As for the future, Manon is quite content developing her skills as a mixer: “I’m really happy mixing and mastering and being in my own little bubble in some ways. The future is unknown but I love mixing and want to carry on doing that. I want to be a trusted figure that people respect to tackle their mixes.
“I do want to do a lot more albums. I really love doing a body of work. When you do an album you develop a little bit more of a relationship with the artist. As a mixer now, it’s difficult to create that link because I’m not seeing the artist that much anymore. Sometimes we’re communicating on email, so it’s a bit more impersonal. When I was engineering I was in the room with the artist. So that’s been a change. I do miss building that connection sometimes. It’s just a different mindset I guess.”
Grandjean is potentially up for taking a step into the spatial audio world, however. “I want to maybe expand out into spatial audio mixing in Atmos,” Manon says. “I’ve been thinking of ways to switch it up a little bit. I’ve been using the same setup for the last three years or so. I feel like I need to do something different. I’ve recently worked with FLO – the winners of the Brit Award for Rising Star. I really love them, they’re great. I do a lot of work with Island Records so I also worked with Miraa May, Arrdee. I try to keep projects varied as well, to keep things fresh and exciting.”
In terms of recent work, Manon points to the two records she submitted to the MPGs this year as particular high watermarks. “The first album is from a Canadian duo called Milk & Bone.
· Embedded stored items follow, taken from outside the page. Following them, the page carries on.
[src/hw/rtl/char_lcd_two_line_frame_builder_defines.svh]
// Assertion macros for the two-line character LCD frame builder.
// Used only by the top level; no other dependencies.
`ifndef CHAR_LCD_TWO_LINE_FRAME_BUILDER_DEFINES_SVH
`define CHAR_LCD_TWO_LINE_FRAME_BUILDER_DEFINES_SVH

// Same-cycle implication, disabled during reset.
`define CLCD_ASSERT_NOW(label, clk, rst, ante, cons, msg) \
   label: assert property (@(posedge clk) disable iff (rst) (ante) |-> (cons)) \
      else $error(msg);

// Next-cycle implication, disabled during reset.
`define CLCD_ASSERT_NEXT(label, clk, rst, ante, cons, msg) \
   label: assert property (@(posedge clk) disable iff (rst) (ante) |=> (cons)) \
      else $error(msg);

`endif

[src/hw/rtl/clcd_pkg.sv]
// Shared types, constants and functions of the LCD frame builder.
// No dependencies.
package clcd_pkg;

   localparam logic [7:0] JUMP_LINE_ONE = 8'h80;
   localparam logic [7:0] JUMP_LINE_TWO = 8'hC0;
   localparam logic [7:0] NIBBLE_MASK   = 8'hF0;
   localparam logic [7:0] EN_BIT        = 8'h04;
   localparam logic [7:0] BL_BIT        = 8'h08;
   localparam logic [7:0] RS_BIT        = 8'h01;
   localparam logic [7:0] SPACE_CODE    = 8'h20;

   typedef enum logic {
      ST_IDLE,
      ST_WORK
   } clcd_state_type;

   typedef struct packed {
      logic capture;
      logic emit_jump;
      logic emit_char;
      logic emit_pad;
      logic finish;
   } clcd_cmd_type;

   typedef struct packed {
      logic jump_pending;
      logic char_pending;
      logic pad_pending;
      logic slot_free;
   } clcd_sts_type;

   // Four expander bytes for one LCD write, first byte in the low bits.
   function automatic logic [31:0] make_group(input logic [7:0] word, input logic data);
      logic [7:0] rs;
      logic [7:0] hi;
      logic [7:0] lo;
      rs = data ? RS_BIT : 8'h00;
      hi = word & NIBBLE_MASK;
      lo = {word[3:0], 4'h0};
      make_group = {lo | rs | BL_BIT,
                    lo | rs | EN_BIT | BL_BIT,
                    hi | rs | BL_BIT,
                    hi | rs | EN_BIT | BL_BIT};
   endfunction

endpackage

[src/hw/rtl/char_lcd_two_line_frame_builder.sv]
// Two-line character LCD frame builder: turns characters into 4-bit expander
// write groups. An item is taken when the block is idle; it then puts out one
// write group per cycle (line jump, character, padding spaces) through a single
// output register while rsp_tready does not hold it, and takes the next item only
// once all write groups of the last are issued. A line opens with its jump command,
// characters past LINE_WIDTH columns are dropped, end of line pads with spaces, and
// the last write group of an item that ends the second line closes a frame.
`include "char_lcd_two_line_frame_builder_defines.svh"

module char_lcd_two_line_frame_builder import clcd_pkg::*; #(
   parameter int LINE_WIDTH = 16
) (
   input  logic        clock,
   input  logic        reset,
   input  logic        req_tvalid,
   output logic        req_tready,
   input  logic [7:0]  req_tdata,   // [7:0] char_code
   input  logic        req_tuser,   // [0] char_valid
   input  logic        req_tlast,   // end_of_line
   output logic        rsp_tvalid,
   input  logic        rsp_tready,
   // [7:0] byte_first, [15:8] byte_second, [23:16] byte_third, [31:24] byte_fourth
   output logic [31:0] rsp_tdata,
   output logic [1:0]  rsp_tuser,   // [0] is_command, [1] last_of_item
   output logic        rsp_tlast    // last_of_frame
);

   localparam int COL_W = $clog2(LINE_WIDTH + 1);

   clcd_cmd_type cmd;
   clcd_sts_type sts;

   clcd_ctrl u_ctrl (
      .clock      (clock),
      .reset      (reset),
      .req_tvalid (req_tvalid),
      .req_tready (req_tready),
      .sts        (sts),
      .cmd        (cmd)
   );

   clcd_dp #(
      .LINE_WIDTH (LINE_WIDTH),
      .COL_W      (COL_W)
   ) u_dp (
      .clock      (clock),
      .reset      (reset),
      .cmd        (cmd),
      .sts        (sts),
      .req_tdata  (req_tdata),
      .req_tuser  (req_tuser),
      .req_tlast  (req_tlast),
      .rsp_tvalid (rsp_tvalid),
      .rsp_tready (rsp_tready),
      .rsp_tdata  (rsp_tdata),
      .rsp_tuser  (rsp_tuser),
      .rsp_tlast  (rsp_tlast)
   );

   `CLCD_ASSERT_NEXT(a_one_item_at_a_time, clock, reset, req_tvalid && req_tready, !req_tready, "item accepted while busy")
   `CLCD_ASSERT_NOW(a_frame_ends_item, clock, reset, rsp_tvalid && rsp_tlast, rsp_tuser[1], "frame end not at item end")
   `CLCD_ASSERT_NOW(a_single_emit, clock, reset, 1'b1, $onehot0({cmd.emit_jump, cmd.emit_char, cmd.emit_pad}), "more than one write at once")
   `CLCD_ASSERT_NOW(a_jump_code, clock, reset, rsp_tvalid && rsp_tuser[0], rsp_tdata[7:4] == 4'h8 || rsp_tdata[7:4] == 4'hC, "bad jump command")

endmodule

[src/hw/rtl/clcd_ctrl.sv]
// Controller of the LCD frame builder: sequences jump, character and padding writes.
// Depends on clcd_pkg.
module clcd_ctrl import clcd_pkg::*; (
   input  logic         clock,
   input  logic         reset,
   input  logic         req_tvalid,
   output logic         req_tready,
   input  clcd_sts_type sts,
   output clcd_cmd_type cmd
);

   clcd_state_type state_ff;
   clcd_state_type state_in;
   logic           busy;

   assign busy = sts.jump_pending | sts.char_pending | sts.pad_pending;

   always_comb begin
      state_in = state_ff;
      case (state_ff)
         ST_IDLE: begin
            if (req_tvalid) state_in = ST_WORK;
         end
         ST_WORK: begin
            if (!busy) state_in = ST_IDLE;
         end
         default: state_in = ST_IDLE;
      endcase
   end

   always_comb begin
      req_tready = 1'b0;
      cmd        = '0;
      case (state_ff)
         ST_IDLE: begin
            req_tready  = 1'b1;
            cmd.capture = req_tvalid;
         end
         ST_WORK: begin
            // one write group per free output slot, in line order
            if (sts.slot_free) begin
               if (sts.jump_pending)      cmd.emit_jump = 1'b1;
               else if (sts.char_pending) cmd.emit_char = 1'b1;
               else if (sts.pad_pending)  cmd.emit_pad  = 1'b1;
            end
            cmd.finish = !busy;
         end
         default: ;
      endcase
   end

   always_ff @(posedge clock) begin
      if (reset) state_ff <= ST_IDLE;
      else       state_ff <= state_in;
   end

endmodule

[src/hw/rtl/clcd_dp.sv]
// Datapath of the LCD frame builder: line state, held item and output register.
// Depends on clcd_pkg.
module clcd_dp import clcd_pkg::*; #(
   parameter int LINE_WIDTH = 16,
   parameter int COL_W      = 5
) (
   input  logic         clock,
   input  logic         reset,
   input  clcd_cmd_type cmd,
   output clcd_sts_type sts,
   input  logic [7:0]   req_tdata,
   input  logic         req_tuser,
   input  logic         req_tlast,
   output logic         rsp_tvalid,
   input  logic         rsp_tready,
   output logic [31:0]  rsp_tdata,
   output logic [1:0]   rsp_tuser,
   output logic         rsp_tlast
);

   localparam logic [COL_W-1:0] WIDTH_C = COL_W'(LINE_WIDTH);

   logic             line_ff, line_in;
   logic             jump_ff, jump_in;
   logic [COL_W-1:0] col_ff, col_in;
   logic [7:0]       code_ff, code_in;
   logic             chr_ff, chr_in;
   logic             eol_ff, eol_in;
   logic             out_valid_ff, out_valid_in;
   logic [31:0]      out_data_ff, out_data_in;
   logic             out_cmd_ff, out_cmd_in;
   logic             out_item_ff, out_item_in;
   logic             out_frame_ff, out_frame_in;

   logic [COL_W-1:0] col_inc;
   logic             room;
   logic             room_after;
   logic [7:0]       word;
   logic             more;
   logic             any_emit;

   assign col_inc    = col_ff + COL_W'(1);
   assign room       = col_ff < WIDTH_C;
   assign room_after = col_inc < WIDTH_C;
   assign any_emit   = cmd.emit_jump | cmd.emit_char | cmd.emit_pad;

   assign sts.jump_pending = !jump_ff;
   assign sts.char_pending = chr_ff & room;
   assign sts.pad_pending  = eol_ff & room;
   assign sts.slot_free    = !out_valid_ff | rsp_tready;

   // pick the write word and whether more writes follow for this item
   always_comb begin
      word = SPACE_CODE;
      more = room_after;
      if (cmd.emit_jump) begin
         word = line_ff ? JUMP_LINE_TWO : JUMP_LINE_ONE;
         more = sts.char_pending | sts.pad_pending;
      end else if (cmd.emit_char) begin
         word = code_ff;
         more = eol_ff & room_after;
      end
   end

   always_comb begin
      line_in      = line_ff;
      jump_in      = jump_ff;
      col_in       = col_ff;
      code_in      = code_ff;
      chr_in       = chr_ff;
      eol_in       = eol_ff;
      out_valid_in = out_valid_ff & !rsp_tready;
      out_data_in  = out_data_ff;
      out_cmd_in   = out_cmd_ff;
      out_item_in  = out_item_ff;
      out_frame_in = out_frame_ff;

      if (cmd.capture) begin
         code_in = req_tdata;
         chr_in  = req_tuser;
         eol_in  = req_tlast;
      end
      if (any_emit) begin
         out_valid_in = 1'b1;
         out_data_in  = make_group(word, !cmd.emit_jump);
         out_cmd_in   = cmd.emit_jump;
         out_item_in  = !more;
         out_frame_in = !more & eol_ff & line_ff;
      end
      if (cmd.emit_jump) jump_in = 1'b1;
      if (cmd.emit_char) begin
         chr_in = 1'b0;
         col_in = col_inc;
      end
      if (cmd.emit_pad) col_in = col_inc;
      // close the line once all its writes are out
      if (cmd.finish && eol_ff) begin
         line_in = !line_ff;
         col_in  = '0;
         jump_in = 1'b0;
         eol_in  = 1'b0;
      end
   end

   always_ff @(posedge clock) begin
      if (reset) begin
         line_ff      <= 1'b0;
         jump_ff      <= 1'b0;
         col_ff       <= '0;
         chr_ff       <= 1'b0;
         eol_ff       <= 1'b0;
         out_valid_ff <= 1'b0;
      end else begin
         line_ff      <= line_in;
         jump_ff      <= jump_in;
         col_ff       <= col_in;
         chr_ff       <= chr_in;
         eol_ff       <= eol_in;
         out_valid_ff <= out_valid_in;
      end
   end

   always_ff @(posedge clock) begin
      code_ff      <= code_in;
      out_data_ff  <= out_data_in;
      out_cmd_ff   <= out_cmd_in;
      out_item_ff  <= out_item_in;
      out_frame_ff <= out_frame_in;
   end

   assign rsp_tvalid = out_valid_ff;
   assign rsp_tdata  = out_data_ff;
   assign rsp_tuser  = {out_item_ff, out_cmd_ff};
   assign rsp_tlast  = out_frame_ff;

endmodule

[config.mk]
export PLATFORM = sky130hd
export DESIGN_NAME = char_lcd_two_line_frame_builder
export DESIGN_NICKNAME = d
export VERILOG_FILES = /design/src/hw/rtl/clcd_pkg.sv /design/src/hw/rtl/char_lcd_two_line_frame_builder.sv /design/src/hw/rtl/clcd_ctrl.sv /design/src/hw/rtl/clcd_dp.sv
export VERILOG_INCLUDE_DIRS = /design/src /design/src/hw/rtl
export SDC_FILE = /design/constraint.sdc
export NUM_CORES = 1
export LEC_CHECK = 0
export BUFFER_PORTS_ARGS = -buffer_cell sky130_fd_sc_hd__buf_4
export CORE_AREA = 8 8 66 68
export CTS_CLUSTER_SIZE = 20
export DETAILED_ROUTE_END_ITERATION = 10
export DIE_AREA = 0 0 74 76
export HOLD_SLACK_MARGIN = 0.02
export PLACE_DENSITY = 0.71
export RECOVER_POWER = 100
export SLEW_MARGIN = 5
export SYNTH_ARGS = -nofsm -noshare
export SYNTH_HDL_FRONTEND = slang
export SYNTH_SLANG_ARGS = --single-unit
[constraint.sdc]
create_clock -name clock -period 1.94 [get_ports clock]
set_clock_uncertainty 0.15 [all_clocks]
set_input_delay 0.388 -clock clock [delete_from_list [all_inputs] [get_ports clock]]
set_output_delay 0.388 -clock clock [all_outputs]
set_load 0.005 [all_outputs]
==> flow_summary.toml, run 1 <==
[run_status]
status = "completed"

[timing]
timing.setup.tns_ps = 0
rsz0062_at_grt = "no"
max-slew-margin-rel = 0.650
worstMarginPinSlew_ps = 525
hold_slack_ps = 108
finalCritPeriodShare = 0.857
fmax_mhz = 602
setup_violations = 0
period_minus_slack_ps = 1660
drv_slew = 0
hold_viol = 0

[setup_path]
critPathMaxFanout = 12
required_ps = 1750
crit_arrival_ps = 1470
end_kind = "flop"
crit_type = "flop to flop"
critPathLaunchType = "flop"

[finish]
largest_register_ffs = 9
area_growth_pct = 14.0
n_antenna_cell = 0
final_nets = 163
finalInstanceArea_um2 = 1640
drive_above_1_share = 0.289

[placement]
io_buffers = 38
dp_hpwl_um = 2040
placed_cell_area_um2 = 1640
place.gp.congestion = 0.767

[yosys]
syn_area_per_cell_um2 = 12.3
ys_seq_area_frac = 0.570
ys_ff_latch = 31
ys_types = 33
synthesis.area_um2 = 1440
yosysWarnings = 0
syn_inst = 117

[die]
placement_rows = 22
die-area_um2 = 5620
die_w_um = 74
fp.dieH_um = 76
ios = 51
start_util = 0.418
coreArea_um2 = 3440

[clock_tree]
clkTransAtPathRegs_ps = 90
htreeDepth = 2
clkSinkCount = 31
cts_buffers = 5
clk_latency_ps = 310
cts.repair.resized = 0
cts_tree = "built"
cts_buffer_depth = 2
ctsHoldBuffers = 0
postCtsSetupRepairBufs = 0
cts_root_buf = "clkbuf_4"

[drt]
drtPass1Iterations = 4
via_per_inst = 4.37
drt_iter0_markers = 23
ant_nets = 0
vias = 860
wirelength_um = 2470
wl_per_cell_um = 12.6
drc = 0

[global_routing]
busiest_layer = "met2"
grt.met2_usage = 0.149
grt_overflow_total = 0
grt_first_pass_wirelength_um = 3950
grt.met1_usage = 0.0931
antenna_found_initial = 0
grt_use_met3 = 0.0355
grt_max_degree = 13
grt_usage = 0.0906
grt_pass1_vias = 861

[power_and_ir_drop]
netSwitchingFraction = 0.229
p_comb_frac = 0.108
clkPwrFrac = 0.267
ir_worst_vdd_uv = 283
switching_power_mw = 0.279
leakage_nw = 0.664
p_int_mw = 0.943
p_per_area_nw_per_um2 = 745
power_frac_seq = 0.625

[min_path]
holdCritPathClass = "input port to flop"

[flow_run]
drv_cap = 0
[final timing paths]
check                  startpoint                  to  slack, ps  cells past startpoint
hold reg to reg   u_dp.code_ff[2]  u_dp.rsp_tdata[30]        360                      1
hold / removal       req_tdata[0]     u_dp.code_ff[0]        110                      1
setup reg to reg      u_dp.chr_ff  u_dp.rsp_tdata[13]        280                      3
setup / recovery      u_dp.chr_ff  u_dp.rsp_tdata[13]        280                      3
[routing by layer]
layer  wire length (µm)  vias up
met5                  0        -
met4                 61        0
met3                206        5
met2               1230       33
met1                976      393
li1                   -      429
[metrics by stage]
step           setup WS (ps)  total power [mW]  utilization  cells
3_5_place_dp             204             0.928        0.478    189
3_3_place_gp             244             0.923        0.478    189
6_report                 278              1.22        0.477    197
5_1_grt                  149              1.28        0.477    197
4_1_cts                  239              1.26        0.492    197
2_1_floorplan            319             0.881            -    127
[synthesized netlist by cell type]
| library cell | instances | area (µm²) |
|---|---|---|
| nand4b_1 | 1 | 8.76 |
| nor4b_4 | 1 | 23.8 |
| a21oi_1 | 4 | 20.0 |
| a221o_1 | 1 | 10.0 |
| nand2_1 | 5 | 18.8 |
| and2b_2 | 1 | 8.76 |
| buf_2 | 1 | 5.00 |
| a22o_1 | 1 | 8.76 |
| xor2_1 | 1 | 8.76 |
| buf_4 | 25 | 188 |
| dfxtp_1 | 11 | 220 |
| nand3_1 | 2 | 10.0 |
| ha_1 | 1 | 12.5 |
| nor3_1 | 1 | 5.00 |
| conb_1 | 2 | 7.51 |
| inv_1 | 4 | 15.0 |
| nand2b_1 | 3 | 18.8 |
| xnor2_1 | 4 | 35.0 |
| and3_1 | 2 | 12.5 |
| a41oi_1 | 1 | 8.76 |
| nor4b_2 | 1 | 15.0 |
| nand4_1 | 1 | 6.26 |
| o21bai_1 | 1 | 7.51 |
| nor2_1 | 8 | 30.0 |
| a211oi_1 | 1 | 7.51 |
| o21bai_4 | 1 | 18.8 |
| nand2_4 | 1 | 11.3 |
| and2_1 | 5 | 31.3 |
| nor2_2 | 1 | 6.26 |
| nor4_2 | 1 | 12.5 |
| nor3_4 | 1 | 16.3 |
| mux2i_1 | 3 | 30.0 |
| edfxtp_1 | 20 | 601 |
[cells by family (layout without fill, tap and decap cells)]
| logic type | after synthesis | after routing | synth area share |
|---|---|---|---|
| other cells | 2 | 12 | 0.00522 |
| flops | 31 | 31 | 0.570 |
| simple gates | 35 | 35 | 0.163 |
| compound gates | 10 | 10 | 0.0565 |
| fa+ha+maj | 1 | 1 | 0.00869 |
| buf+inv | 30 | 52 | 0.144 |
| mux | 3 | 3 | 0.0209 |
| xor+xnor | 5 | 5 | 0.0304 |
[cell type report]
class / count / area, µm²
clock buffers: 6 / 41.3
clock inverters: 2 / 8.76
fillers: 347 / 1800
inverters: 4 / 15.0
multi-input cells: 66 / 413
flip-flops and latches: 31 / 821
well taps: 48 / 60.1
repair buffers: 40 / 282
[power by group through the flow]
stage / clock, mW / sequential (mW) / combinational (mW)
4_1_cts: 0.346 / 0.767 / 0.146
5_1_grt: 0.364 / 0.770 / 0.145
3_3_place_gp: 0 / 0.780 / 0.142
2_1_floorplan: 0 / 0.779 / 0.102
6_report: 0.327 / 0.764 / 0.132
3_5_place_dp: 0 / 0.782 / 0.146
[critical path, cell delays in order (launching register included)]
cell and delay (ps):
dfxtp_1 450, o21bai_4 120, nand2_1 90, and3_1 500
[cell usage in the layout, fill, tap and decap left out, types with 2 or more instances in the layout]
cell type  count
clkbuf_1       6
nand2_1        6
xnor2_1        4
and3_1         2
dfxtp_1       11
edfxtp_1      20
nand2b_1       3
mux2i_1        3
buf_4          6
inv_1          4
clkbuf_4      34
and2_1         2
a21oi_1        4
and2_0         3
nand3_1        2
nor2_1         9
conb_1        12
nor3_1         2
No activity file was read; power rests on OpenSTA's default activity.
==> inputs of run 2 (changes only) <==
--- a/config.mk
+++ b/config.mk
@@ -7,14 +7,16 @@
 export NUM_CORES = 1
 export LEC_CHECK = 0
 export BUFFER_PORTS_ARGS = -buffer_cell sky130_fd_sc_hd__buf_4
-export CORE_AREA = 8 8 66 68
+export CAP_MARGIN = 20
+export CORE_AREA = 8 8 65 67
 export CTS_CLUSTER_SIZE = 20
 export DETAILED_ROUTE_END_ITERATION = 10
-export DIE_AREA = 0 0 74 76
+export DIE_AREA = 0 0 73 75
 export HOLD_SLACK_MARGIN = 0.02
-export PLACE_DENSITY = 0.71
+export PLACE_DENSITY = 0.72
 export RECOVER_POWER = 100
 export SLEW_MARGIN = 5
 export SYNTH_ARGS = -nofsm -noshare
 export SYNTH_HDL_FRONTEND = slang
+export SYNTH_HIERARCHICAL = 1
 export SYNTH_SLANG_ARGS = --single-unit
==> constraint.sdc (replaced) <==
create_clock -name clock -period 1.94 [get_ports clock]
set_clock_uncertainty 0.15 [all_clocks]
set_input_delay 0 -clock clock [delete_from_list [all_inputs] [get_ports clock]]
set_output_delay 0 -clock clock [all_outputs]
set_load 0.005 [all_outputs]
==> flow_summary.toml, run 2 <==
[run_status]
status = "completed"

[global_routing]
grt_max_degree = 13
grt_pass1_vias = 946
antenna_found_initial = 0
grt_overflow_total = 0
grt_first_pass_wirelength_um = 4190
grt_usage = 0.103

[clock_tree]
cts_root_buf = "clkbuf_4"
postCtsSetupRepairBufs = 0
cts_buffers = 5
clkTransAtPathRegs_ps = 100
clkSinkCount = 31
clk_latency_ps = 320
cts_buffer_depth = 2
cts_tree = "built"
htreeDepth = 2

[die]
die_w_um = 73
fp.dieH_um = 75
coreArea_um2 = 3230
die-area_um2 = 5480
ios = 51
placement_rows = 21
start_util = 0.430

[setup_path]
critPathMaxFanout = 7
critPathLaunchType = "flop"
crit_type = "flop to flop"
crit_arrival_ps = 1760
crit_start = "u_dp/chr_ff"
end_kind = "flop"
rr_startpoint = "u_dp/chr_ff"
required_ps = 1920

[drt]
vias = 934
wirelength_um = 2620
drt_iter0_markers = 35
ant_nets = 0
via_per_inst = 4.45
wl_per_cell_um = 12.5
drc = 0
drtPass1Iterations = 4

[placement]
place_ws_ps = 49.3
dp_hpwl_um = 2040
place.gp.congestion = 0.738
io_buffers = 38

[yosys]
synthesis.area_um2 = 1390
synth_top_cell_by_area = "edfxtp_1"
ys_seq_area_frac = 0.590
syn_inst = 118
synthTopCellsByCount = "buf_4, edfxtp_1, dfxtp_1, nor2_1, nand2_1"
netlist.area_leader.share = 0.432
async_flop_share = 0
yosys-top-cells-area = "edfxtp_1, dfxtp_1, buf_4"
synthFlopType = "edfxtp_1"
yosys.cell_count.top_type = "buf_4"
yosysWarnings = 6
syn_area_per_cell_um2 = 11.8
ys_ff_latch = 31
synth_edf_count = 20
ys_types = 29

[finish]
largest_register_ffs = 9
area_growth_pct = 27.2
drive_above_1_share = 0.293
n_antenna_cell = 0
nFillCells = 305
final_cell_mix = "clkbuf_4, edfxtp_1, dlygate4sd3_1"
final_nets = 178
final_common_cell = "clkbuf_4"

[timing]
finalWorstSetupSlack_ps = 161
rsz0062_at_grt = "no"
setup_violations = 0
drv_slew = 0
timing.setup.tns_ps = 0
fmax_mhz = 562
period_minus_slack_ps = 1780
finalCritPeriodShare = 0.917
hold_viol = 0

[flow_run]
drv_cap = 0

[power_and_ir_drop]
p_per_area_nw_per_um2 = 733
p_total_mw = 1.30
ir_worst_vdd_uv = 493
leakage_nw = 0.741

[min_path]
holdCritPathClass = "input port to flop"
min_from = "req_tdata[3]"
## run 2: logic make-up after synthesis
logic type,Yosys count,share of synthesized area
other,2,0.00540
AOI/OAI and AO/OA,12,0.0495
adders and majority gates,1,0.00900
DFF,31,0.590
muxes,2,0.0144
buffers and inverters,30,0.149
and+or+nand+nor,35,0.151
xor gates and xnor gates,5,0.0315
## run 2: final timing paths
kind                      end  slack, ps  cells past startpoint
max          u_dp/out_item_ff        160                      6
min           u_dp/code_ff[3]        260                      2
max reg2reg  u_dp/out_item_ff        160                      6
min reg2reg    u_dp/col_ff[1]        330                      2
## run 2: metal layers
| metal | track usage | vias up | wire length [µm] |
|---|---|---|---|
| li1 | - | 456 | - |
| met1 | 0.0977 | 425 | 994 |
| met2 | 0.167 | 44 | 1270 |
| met3 | 0.0493 | 9 | 295 |
| met4 | 0.0889 | 0 | 64 |
| met5 | 0 | - | 0 |
## run 2: what timing repair did
item                                   4_1_cts  5_1_grt
setup endpoints to repair                    0       15
hold buffers                                13        0
endpoints found under the hold margin       15        0
gates resized for setup                      0        3
## run 2: worst max-delay path: stages (launching register included)
cell	delay (ps)
dfxtp_1	360
inv_1	80
nor2_2	140
and4b_1	340
and2b_2	240
a21oi_1	50
o21ai_0	230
They are a really great electro pop band. Another album that I’ve mixed is Interiority by Fyfe & Iskra Strings. That’s a bit more experimental, quite orchestral and cinematic. So I would suggest people check those out.”
In terms of guidance, Grandjean accepts that over the last decade the routes into the industry have changed somewhat, but she still favours the in-person approach: “Now there’s not that many studios left but also those that are aren’t really offering those [internship] positions. I know RAK still does because that’s a big structure. If you are happy to start at the bottom of the studio ladder, it’s a great way to get into the industry. You learn the technical skills as well as learning about the music business. I also think working with one person exclusively like a producer or songwriter is another potential route.”
Manon’s passion for her chosen field is evident with every answer she gives, yet she remains modest and somewhat in awe of the place she finds herself, standing tall beside her contemporaries. “I’m really honoured that people recognise that what I’m doing is not that bad! Everyone has those feelings of self-doubt. There’s been those occasional thoughts that maybe I should be doing something else. The recognition reassures you a little bit.”